The student union at University of York in the United Kingdom will pay £1,000 ($1,370) in compensation and issue a public apology to a York law student who experienced anti-Semitic abuse.
Zachary Confino accused the university of failing to deal with two years of anti-Semitic attacks, including 20 incidents in his second and third years at York. Confino said he was called a “Jewish prick” and an “Israeli twat.”
“The experience has been so depressing,” Confino told The Sunday Times. “It ruined my experience at university. I can never get that time back.”

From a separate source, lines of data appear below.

## config.mk

```make
export PLATFORM = sky130hd
export DESIGN_NAME = sapr_readout
export DESIGN_NICKNAME = d
export VERILOG_FILES = /design/src/rtl/sapr_pkg.sv /design/src/rtl/sapr_lane_mux.sv /design/src/rtl/sapr_readout.sv
export SDC_FILE = /design/constraint.sdc
export NUM_CORES = 1
export LEC_CHECK = 0
export BUFFER_PORTS_ARGS = -buffer_cell sky130_fd_sc_hd__clkbuf_2
export CORE_MARGIN = 2
export CORE_UTILIZATION = 55
export CTS_CLUSTER_DIAMETER = 150
export CTS_CLUSTER_SIZE = 16
export DETAILED_ROUTE_END_ITERATION = 10
export MAX_ROUTING_LAYER = met4
export PLACE_DENSITY = 0.87
export SYNTH_ARGS = -nofsm -noshare
export SYNTH_HDL_FRONTEND = slang
export SYNTH_SLANG_ARGS = --single-unit
```

## constraint.sdc

```tcl
create_clock -name SYS_CLK_IN -period 3.7 [get_ports SYS_CLK_IN]
set_clock_uncertainty 0.2 [all_clocks]
set_input_delay 0.555 -clock SYS_CLK_IN [delete_from_list [all_inputs] [get_ports SYS_CLK_IN]]
set_output_delay 0.555 -clock SYS_CLK_IN [all_outputs]
set_load 0.01 [all_outputs]
```

## src/rtl/sapr_pkg.sv

```systemverilog
// Package for the parallel readout of an 18-bit SAR converter core.
// Assumes a 250 MHz system clock; the conversion time is turned into cycles here.
`default_nettype none
package sapr_pkg;

  // Clock period in picoseconds
  localparam int unsigned CLK_PERIOD_PS = 4000;
  // Conversion time, a longest time: rounds down
  localparam int unsigned CONV_TIME_NS  = 650;
  localparam int unsigned CONV_CYCLES   =
    (CONV_TIME_NS * 1000) / CLK_PERIOD_PS;
  // Quiet zone around the start edge, host side figures
  localparam int unsigned QUIET_PRE_NS  = 50;
  localparam int unsigned QUIET_POST_NS = 40;

  // Result width and code reset value
  localparam int unsigned RES_W         = 18;
  localparam logic [17:0] RESULT_RST    = 18'h00000;
  // Code landmarks
  localparam logic [17:0] CODE_POS_FS   = 18'h1FFFF;
  localparam logic [17:0] CODE_MID      = 18'h00000;
  localparam logic [17:0] CODE_MID_M1   = 18'h3FFFF;
  localparam logic [17:0] CODE_NEG_FS   = 18'h20000;

  // Converter control states
  typedef enum logic [1:0] {
    SAPR_IDLE = 2'b00,
    SAPR_CONV = 2'b01
  } sapr_state_e;

  // Read select group from the host
  typedef struct packed {
    logic cs_n;
    logic rd_n;
    logic narrow_bus_select;
    logic byte_select;
  } sapr_sel_s;

  // Drive group towards the pins
  typedef struct packed {
    logic [17:0] data;
    logic [17:0] oe;
  } sapr_drive_s;

endpackage : sapr_pkg
`default_nettype wire

```

## src/rtl/sapr_lane_mux.sv

```systemverilog
// Lane mux: maps a held 18-bit result onto the pins by select inputs.
// Purely combinational; the caller registers its output.
`default_nettype none
module sapr_lane_mux
  import sapr_pkg::*;
(
  // Held result
  input  wire logic [17:0] result_in,
  // Selects
  input  wire logic        narrow_in,
  input  wire logic        byte_in,
  // Pin pattern
  output logic      [17:0] lanes_out
);

  // Unused positions drive ones outside full-width mode
  always_comb
  begin
    case ({byte_in, narrow_in})
      2'b00: lanes_out = result_in;
      2'b01: lanes_out = {14'h3FFF, result_in[1:0], 2'h3};
      2'b10: lanes_out = {result_in[9:2], 10'h3FF};
      2'b11: lanes_out = {6'h3F, result_in[1:0], 10'h3FF};
      default: lanes_out = 18'h3FFFF;
    endcase
  end

endmodule : sapr_lane_mux
`default_nettype wire

```

## src/rtl/sapr_readout.sv

```systemverilog
// Readout core of an 18-bit SAR converter: conversion timing, busy flag,
// result holding and the tri-state parallel result pins.
// Assumes all inputs are synchronous to SYS_CLK_IN; the analog core hands
// a finished code on SAR_CODE_IN when asked, and isolates the inputs while
// the sample-hold line is high.
//
// Behaviour
// - Internal conversion finishes within 650 ns.
// - Sample on start, isolate inputs while converting.
// - Drive pins only with select and read low.
// - Codes are 18-bit two's complement as given.
// - Both selects low gives full word.
// - Narrow select gives bits 1:0 on pins 3:2.
// - Byte reads: 9:2 on pins 17:10, then 1:0 on pins 11:10.
// - Unused pin positions drive ones.
// - Reads work with strobe toggled or held.
// - Start falling edge raises busy.
// - Busy falls when new result becomes readable; the pins show it one cycle after busy falls.
`default_nettype none
module sapr_readout
  import sapr_pkg::*;
#(
  parameter int unsigned CONV_CNT = CONV_CYCLES  // Cycles per conversion
)
(
  // Clock and reset
  input  wire logic                SYS_CLK_IN,
  input  wire logic                RST_N_IN,
  // Conversion control
  input  wire logic                CONVERT_START_N_IN,
  input  wire logic [17:0]         SAR_CODE_IN,
  // Host read selects
  input  wire sapr_pkg::sapr_sel_s SEL_IN,
  // Status and analog-side control
  output logic                     BUSY_OUT,
  output logic                     SAMPLE_HOLD_OUT,
  // Parallel result pins, split into value and enable
  output logic [17:0]              PARALLEL_RESULT_PINS_OUT,
  output logic [17:0]              PARALLEL_RESULT_PINS_OE_OUT
);

  // Counter width for the conversion timer
  localparam int unsigned CW = $clog2(CONV_CNT + 1);
  // Busy cycles after the first one, for the conversion-length check
  localparam int          CONV_LAST = CONV_CNT - 1;

  // All module state in one struct
  typedef struct packed {
    sapr_state_e  state;      // Idle or converting
    logic         start_d;    // Previous start level for edge detect
    logic [CW-1:0] cnt;       // Conversion cycles left
    logic [17:0]  result;     // Held last completed result
    logic         busy;       // Busy flag
    logic         hold;       // Inputs isolated on the capacitor array
    sapr_drive_s  drive;      // Registered pin drive
  } sapr_st_s;

  sapr_st_s st_r;    // Registered state
  sapr_st_s st_nxt;  // Next state
  logic [17:0] lanes; // Pin pattern from the lane mux
  logic start_fall;   // Falling edge of the start input

  // Lane selection kept apart so the mapping is easy to review
  sapr_lane_mux u_lane_mux
  (
    .result_in (st_r.result),
    .narrow_in (SEL_IN.narrow_bus_select),
    .byte_in   (SEL_IN.byte_select),
    .lanes_out (lanes)
  );

  // Start edge: start input is taken as synchronous already
  assign start_fall = st_r.start_d & ~CONVERT_START_N_IN;

  // Next-state logic
  always_comb
  begin
    st_nxt = st_r;
    st_nxt.start_d = CONVERT_START_N_IN;
    case (st_r.state)
      SAPR_IDLE:
      begin
        // A start edge while converting is ignored; the core cannot
        // resample mid-conversion without corrupting the array
        if (start_fall)
        begin
          st_nxt.state = SAPR_CONV;
          st_nxt.busy  = 1'b1;
          st_nxt.hold  = 1'b1;
          st_nxt.cnt   = CW'(CONV_CNT - 1);
        end
      end
      SAPR_CONV:
      begin
        if (st_r.cnt == '0)
        begin
          // Result and busy change together; the registered pins still show the old result for one cycle after busy falls
          st_nxt.state  = SAPR_IDLE;
          st_nxt.busy   = 1'b0;
          st_nxt.hold   = 1'b0;
          st_nxt.result = SAR_CODE_IN;
        end
        else
        begin
          st_nxt.cnt = st_r.cnt - 1'b1;
        end
      end
      default:
      begin
        st_nxt.state = SAPR_IDLE;
      end
    endcase
    // Pins follow the selects every cycle, so a held strobe works too
    st_nxt.drive.data = lanes;
    st_nxt.drive.oe   = (~SEL_IN.cs_n & ~SEL_IN.rd_n) ?
                        18'h3FFFF : 18'h00000;
  end

  // State register
  always_ff @(posedge SYS_CLK_IN or negedge RST_N_IN)
  begin
    if (!RST_N_IN)
    begin
      st_r <= '{state: SAPR_IDLE, start_d: 1'b1, cnt: '0,
                result: RESULT_RST, busy: 1'b0, hold: 1'b0,
                drive: '{data: 18'h00000, oe: 18'h00000}};
    end
    else
    begin
      st_r <= st_nxt;
    end
  end

  // Outputs come straight from the state register
  assign BUSY_OUT                    = st_r.busy;
  assign SAMPLE_HOLD_OUT             = st_r.hold;
  assign PARALLEL_RESULT_PINS_OUT    = st_r.drive.data;
  assign PARALLEL_RESULT_PINS_OE_OUT = st_r.drive.oe;
endmodule : sapr_readout
`default_nettype wire

```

The compensation for Confino is reportedly the first time a British university has ever made a payment of this kind. A university spokesman said the “token payment” and apology came as a result of mediation between Confino and the student union.

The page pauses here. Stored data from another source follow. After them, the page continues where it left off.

<file path="src/include/ubt_pkg.sv">
// Purpose: shared constants and types for the upstream burst timing reconfiguration block
// Assumes: 250 MHz pclk, APB slave with 32-bit data
// Notes: offsets are byte addresses of aligned words
package ubt_pkg;
  // ---------------------------------------------------------------
  // clock and timing
  // ---------------------------------------------------------------
  localparam int unsigned CLK_MHZ = 250;
  localparam int unsigned GAP_SHORT_US = 5;
  localparam int unsigned GAP_LONG_US = 10;
  localparam int unsigned GAP_CHAN_MS = 100;
  localparam int unsigned GAP_SHORT_CYC = GAP_SHORT_US * CLK_MHZ;
  localparam int unsigned GAP_LONG_CYC = GAP_LONG_US * CLK_MHZ;
  localparam int unsigned GAP_CHAN_CYC = GAP_CHAN_MS * 1000 * CLK_MHZ;
  localparam int unsigned GAP_SYMBOLS = 96;
  localparam logic [7:0] SMALL_STEP_QDB = 8'h04; // 1 dB in 0.25 dB steps
  // ---------------------------------------------------------------
  // register offsets
  // ---------------------------------------------------------------
  localparam logic [11:0] OFS_CTRL = 12'h000;
  localparam logic [11:0] OFS_STATUS = 12'h004;
  localparam logic [11:0] OFS_ADJ_INT = 12'h008;
  localparam logic [11:0] OFS_ADJ_FRAC = 12'h00c;
  localparam logic [11:0] OFS_RNG_INT = 12'h010;
  localparam logic [11:0] OFS_RNG_FRAC = 12'h014;
  localparam logic [11:0] OFS_SYM_CYC = 12'h018;
  localparam logic [11:0] OFS_PEND = 12'h01c;
  localparam logic [11:0] OFS_POWER = 12'h020;
  // control bit positions
  localparam int unsigned CTRL_SCDMA = 0;
  localparam int unsigned CTRL_ENABLE = 1;
  localparam logic [31:0] CTRL_RST = 32'h0000_0002;
  localparam logic [15:0] SYM_CYC_RST = 16'h0031; // about 5.12 Msym/s
  // pending change kinds
  localparam int unsigned PEND_POWER = 0;
  localparam int unsigned PEND_RATE = 1;
  localparam int unsigned PEND_OFFS = 2;
  localparam int unsigned PEND_CHAN = 3;
  localparam int unsigned PEND_RNG = 4;
  localparam int unsigned PEND_MOD = 5;
  localparam int unsigned PEND_W = 6;
  // ---------------------------------------------------------------
  // types
  // ---------------------------------------------------------------
  typedef struct packed {
    logic signed [31:0] int_part;
    logic [7:0] frac_part;
  } ubt_adj_s;
  typedef struct packed {
    logic [PEND_W-1:0] kind;
    logic big_power;
  } ubt_req_s;
  typedef enum logic [1:0] {
    ST_IDLE = 2'b00,
    ST_BURST = 2'b01,
    ST_GAP = 2'b10,
    ST_APPLY = 2'b11
  } ubt_state_e;
endpackage

</file>
<file path="src/ubt_fifo.sv">
// Purpose: small flop fifo holding timing-adjust words
// Assumes: single clock, push and pop by valid and ready
// Notes: depth must be a power of two
`timescale 1ns/1ps
module ubt_fifo #(
  parameter int unsigned WIDTH = 40,
  parameter int unsigned DEPTH = 8
) (
  // clock and reset
  input wire logic pclk,
  input wire logic presetn,
  // fill side
  input wire logic in_valid,
  output logic in_ready,
  input wire logic [WIDTH-1:0] in_data,
  // drain side
  output logic out_valid,
  input wire logic out_ready,
  output logic [WIDTH-1:0] out_data
);
  localparam int unsigned AW = $clog2(DEPTH);
  logic [WIDTH-1:0] mem_r [DEPTH];
  logic [AW:0] wp_r;
  logic [AW:0] rp_r;
  logic push;
  logic pop;

  // full when pointers differ only in the wrap bit
  assign in_ready = !((wp_r[AW] != rp_r[AW]) && (wp_r[AW-1:0] == rp_r[AW-1:0]));
  assign out_valid = (wp_r != rp_r);
  assign push = in_valid && in_ready;
  assign pop = out_valid && out_ready;
  assign out_data = mem_r[rp_r[AW-1:0]];

  // pointers
  always_ff @(posedge pclk or negedge presetn) begin
    if (!presetn) begin
      wp_r <= '0;
      rp_r <= '0;
    end else begin
      if (push) wp_r <= wp_r + 1'b1;
      if (pop) rp_r <= rp_r + 1'b1;
    end
  end

  // storage, no reset needed on data
  always_ff @(posedge pclk) begin
    if (push) mem_r[wp_r[AW-1:0]] <= in_data;
  end
endmodule

</file>
<file path="src/ubt_timing_reconfig.sv">
// Purpose: ranging offset accumulation and reconfiguration gap enforcement
// Assumes: transmit pipeline reports burst start and end, apb master on pclk
// Notes: the gate pulse is the only moment new settings reach the transmitter
//
// Our own choices: the register addresses and the APB register port.
`timescale 1ns/1ps

module ubt_timing_reconfig
  import ubt_pkg::*;
#(
  parameter int unsigned CHAN_CYC = GAP_CHAN_CYC
) (
  // clock and reset
  input wire logic pclk,
  input wire logic presetn,
  // apb slave
  input wire logic psel,
  input wire logic penable,
  input wire logic pwrite,
  input wire logic [11:0] paddr,
  input wire logic [31:0] pwdata,
  output logic [31:0] prdata,
  output logic pready,
  output logic pslverr,
  // transmitter burst events, same clock
  input wire logic burst_start,
  input wire logic burst_end,
  // settings handed to the transmitter
  output logic apply_pulse,
  output logic [PEND_W-1:0] apply_kind,
  output logic signed [31:0] rng_int,
  output logic [7:0] rng_frac,
  output logic [7:0] power_qdb,
  output logic power_settling,
  output logic gap_short
);
  // ---------------------------------------------------------------
  // declarations
  // ---------------------------------------------------------------
  logic [31:0] ctrl_r;
  logic [15:0] sym_cyc_r;
  logic signed [31:0] adj_int_r;
  logic [PEND_W-1:0] pend_r;
  logic big_power_r;
  logic [7:0] power_tgt_r;
  logic [7:0] power_r;
  logic signed [31:0] rng_int_r;
  logic [7:0] rng_frac_r;
  logic [PEND_W-1:0] apply_kind_r;
  logic apply_r;
  logic [31:0] gap_cnt_r;
  logic [31:0] settle_cnt_r;
  logic short_r;
  logic [31:0] prdata_r;
  ubt_state_e state_r;
  ubt_state_e state_nxt;
  logic wr_en;
  logic rd_en;
  logic fifo_in_valid;
  logic fifo_in_ready;
  logic fifo_out_valid;
  logic fifo_out_ready;
  ubt_adj_s fifo_in;
  ubt_adj_s fifo_out;
  logic [31:0] need_cyc;
  logic gap_ok;
  logic addr_ok;
  logic [7:0] pdiff;
  logic [PEND_W-1:0] pend_set;
  logic [PEND_W-1:0] pend_clr;

  // ---------------------------------------------------------------
  // apb decode
  // ---------------------------------------------------------------
  function automatic logic known(input logic [11:0] a);
    known = (a == OFS_CTRL) || (a == OFS_STATUS) || (a == OFS_ADJ_INT) ||
            (a == OFS_ADJ_FRAC) || (a == OFS_RNG_INT) || (a == OFS_RNG_FRAC) ||
            (a == OFS_SYM_CYC) || (a == OFS_PEND) || (a == OFS_POWER);
  endfunction

  // writing the fraction word pushes an adjust; stall while the fifo is full
  assign addr_ok = known(paddr);
  assign pready = !(psel && pwrite && (paddr == OFS_ADJ_FRAC) && !fifo_in_ready);
  assign pslverr = psel && penable && !addr_ok;
  assign wr_en = psel && penable && pready && pwrite && addr_ok;
  assign rd_en = psel && !penable && !pwrite;
  assign prdata = prdata_r;

  // control, symbol period and adjust staging
  always_ff @(posedge pclk or negedge presetn) begin
    if (!presetn) begin
      ctrl_r <= CTRL_RST;
      sym_cyc_r <= SYM_CYC_RST;
      adj_int_r <= '0;
      power_tgt_r <= '0;
    end else if (wr_en) begin
      case (paddr)
        OFS_CTRL: ctrl_r <= pwdata & 32'h0000_0003;
        OFS_SYM_CYC: sym_cyc_r <= (pwdata[15:0] == 16'h0000) ? 16'h0001 : pwdata[15:0];
        OFS_ADJ_INT: adj_int_r <= pwdata;
        OFS_POWER: power_tgt_r <= pwdata[7:0];
        default: ;
      endcase
    end
  end

  // adjust word enters the fifo on the fraction write
  assign fifo_in.int_part = adj_int_r;
  // tdma ignores the fraction field
  assign fifo_in.frac_part = ctrl_r[CTRL_SCDMA] ? pwdata[7:0] : 8'h00;
  assign fifo_in_valid = wr_en && (paddr == OFS_ADJ_FRAC);

  ubt_fifo #(
    .WIDTH(40),
    .DEPTH(8)
  ) u_fifo (
    .pclk(pclk),
    .presetn(presetn),
    .in_valid(fifo_in_valid),
    .in_ready(fifo_in_ready),
    .in_data(fifo_in),
    .out_valid(fifo_out_valid),
    .out_ready(fifo_out_ready),
    .out_data(fifo_out)
  );

  // read data captured in setup phase
  always_ff @(posedge pclk or negedge presetn) begin
    if (!presetn) begin
      prdata_r <= '0;
    end else if (rd_en) begin
      case (paddr)
        OFS_CTRL: prdata_r <= ctrl_r;
        OFS_STATUS: prdata_r <= {26'h0, fifo_out_valid, power_settling, short_r,
                                 !fifo_in_ready, state_r};
        OFS_ADJ_INT: prdata_r <= adj_int_r;
        OFS_RNG_INT: prdata_r <= rng_int_r;
        OFS_RNG_FRAC: prdata_r <= {24'h0, rng_frac_r};
        OFS_SYM_CYC: prdata_r <= {16'h0, sym_cyc_r};
        OFS_PEND: prdata_r <= {25'h0, big_power_r, pend_r};
        OFS_POWER: prdata_r <= {16'h0, power_r, power_tgt_r};
        default: prdata_r <= '0;
      endcase
    end
  end

  // ---------------------------------------------------------------
  // pending changes
  // ---------------------------------------------------------------
  assign pdiff = (power_tgt_r >= power_r) ? power_tgt_r - power_r : power_r - power_tgt_r;

  // kinds applied this cycle are cleared, only freshly posted ones survive
  assign pend_clr = apply_r ? apply_kind_r : '0;

  // posts from software; a queued word keeps ranging pending, not in its pop cycle
  always_comb begin
    pend_set = '0;
    if (wr_en && paddr == OFS_PEND) pend_set = pwdata[PEND_W-1:0];
    if (wr_en && paddr == OFS_POWER) pend_set[PEND_POWER] = 1'b1;
    if (fifo_out_valid && !fifo_out_ready) pend_set[PEND_RNG] = 1'b1;
  end

  // software posts kinds, hardware clears at apply; a new post wins
  always_ff @(posedge pclk or negedge presetn) begin
    if (!presetn) begin
      pend_r <= '0;
      big_power_r <= 1'b0;
    end else begin
      pend_r <= (pend_r & ~pend_clr) | pend_set;
      if (wr_en && paddr == OFS_POWER) big_power_r <= 1'b0;
      // power step size picks the gap
      if (pend_r[PEND_POWER] && pdiff > SMALL_STEP_QDB) big_power_r <= 1'b1;
    end
  end

  // required gap: 96 symbols, plus the channel gap if a channel change is pending, else the power step's gap
  always_comb begin
    need_cyc = 32'(GAP_SYMBOLS) * {16'h0, sym_cyc_r};
    if (pend_r[PEND_CHAN]) need_cyc = need_cyc + 32'(CHAN_CYC);
    else if (pend_r[PEND_POWER] && big_power_r) need_cyc = need_cyc + 32'(GAP_LONG_CYC);
    else if (pend_r[PEND_POWER]) need_cyc = need_cyc + 32'(GAP_SHORT_CYC);
    // modulation alone rides the guard time
    if (pend_r == (PEND_W'(1) << PEND_MOD)) need_cyc = 32'h0000_0001;
  end

  // ---------------------------------------------------------------
  // burst and gap state machine
  // ---------------------------------------------------------------
  assign gap_ok = (gap_cnt_r >= need_cyc);

  always_comb begin
    state_nxt = state_r;
    case (state_r)
      ST_IDLE: if (burst_start) state_nxt = ST_BURST;
      ST_BURST: if (burst_end) state_nxt = ST_GAP;
      // settings move only after the previous burst's energy is gone
      ST_GAP: begin
        if (burst_start) state_nxt = ST_BURST;
        else if (pend_r != '0 && gap_ok && ctrl_r[CTRL_ENABLE]) state_nxt = ST_APPLY;
      end
      ST_APPLY: state_nxt = burst_start ? ST_BURST : ST_GAP;
      default: state_nxt = ST_IDLE;
    endcase
  end

  always_ff @(posedge pclk or negedge presetn) begin
    if (!presetn) state_r <= ST_IDLE;
    else state_r <= state_nxt;
  end

  // gap length counter since last burst end
  always_ff @(posedge pclk or negedge presetn) begin
    if (!presetn) gap_cnt_r <= '0;
    else if (burst_end || burst_start) gap_cnt_r <= '0;
    else if (gap_cnt_r != 32'hffff_ffff) gap_cnt_r <= gap_cnt_r + 1'b1;
  end

  // grant shorter than needed at next burst start is flagged, changes wait
  always_ff @(posedge pclk or negedge presetn) begin
    if (!presetn) short_r <= 1'b0;
    else if (burst_start) short_r <= (state_r == ST_GAP) && (pend_r != '0) && !gap_ok;
  end

  // ---------------------------------------------------------------
  // apply: ranging accumulate, power, other kinds
  // ---------------------------------------------------------------
  assign fifo_out_ready = apply_r && apply_kind_r[PEND_RNG];

  always_ff @(posedge pclk or negedge presetn) begin
    if (!presetn) begin
      apply_r <= 1'b0;
      apply_kind_r <= '0;
    end else begin
      apply_r <= (state_nxt == ST_APPLY) && (state_r == ST_GAP);
      if ((state_nxt == ST_APPLY) && (state_r == ST_GAP)) apply_kind_r <= pend_r;
    end
  end

  // signed add, negative delays transmission; fraction carries into integer
  always_ff @(posedge pclk or negedge presetn) begin
    if (!presetn) begin
      rng_int_r <= '0;
      rng_frac_r <= '0;
    end else if (fifo_out_ready && fifo_out_valid) begin
      {rng_int_r, rng_frac_r} <= 40'({rng_int_r, rng_frac_r} +
                                     {fifo_out.int_part, fifo_out.frac_part});
    end
  end

  // power steps at apply; settle window tracks the deadline
  always_ff @(posedge pclk or negedge presetn) begin
    if (!presetn) begin
      power_r <= '0;
      settle_cnt_r <= '0;
    end else if (apply_r && apply_kind_r[PEND_POWER]) begin
      power_r <= power_tgt_r;
      settle_cnt_r <= big_power_r ? 32'(GAP_LONG_CYC) : 32'(GAP_SHORT_CYC);
    end else if (settle_cnt_r != '0) begin
      settle_cnt_r <= settle_cnt_r - 1'b1;
    end
  end

  // ---------------------------------------------------------------
  // outputs
  // ---------------------------------------------------------------
  // offset kept at full fraction precision, finer than any symbol
  assign rng_int = rng_int_r;
  assign rng_frac = rng_frac_r;
  assign power_qdb = power_r;
  assign power_settling = (settle_cnt_r != '0);
  assign apply_pulse = apply_r;
  assign apply_kind = apply_kind_r;
  assign gap_short = short_r;
endmodule
</file>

“The university is committed to preserving the right to freedom of expression while also combating anti-Semitism, Islamophobia, and any other form of race hate. To this end, we have signed joint statements with both the Jewish Society and the Islamic Society on campus. We welcome students from all backgrounds, faiths and nationalities in our diverse community,” the spokesman said.
Former archbishop of Canterbury Rowan Williams intervened in the Confino matter by writing to U.K. Minister of State for Universities and Science Jo Johnson about his concerns over the British government’s “muted” response to complaints of rising anti-Semitism at British universities. Williams also wrote to Confino, calling anti-Semitism “one of the most ancient and poisonous” forms of hate speech.
“It (anti-Semitism) is truly appalling stuff, but sadly seems not to be that unusual at the moment,” Williams wrote.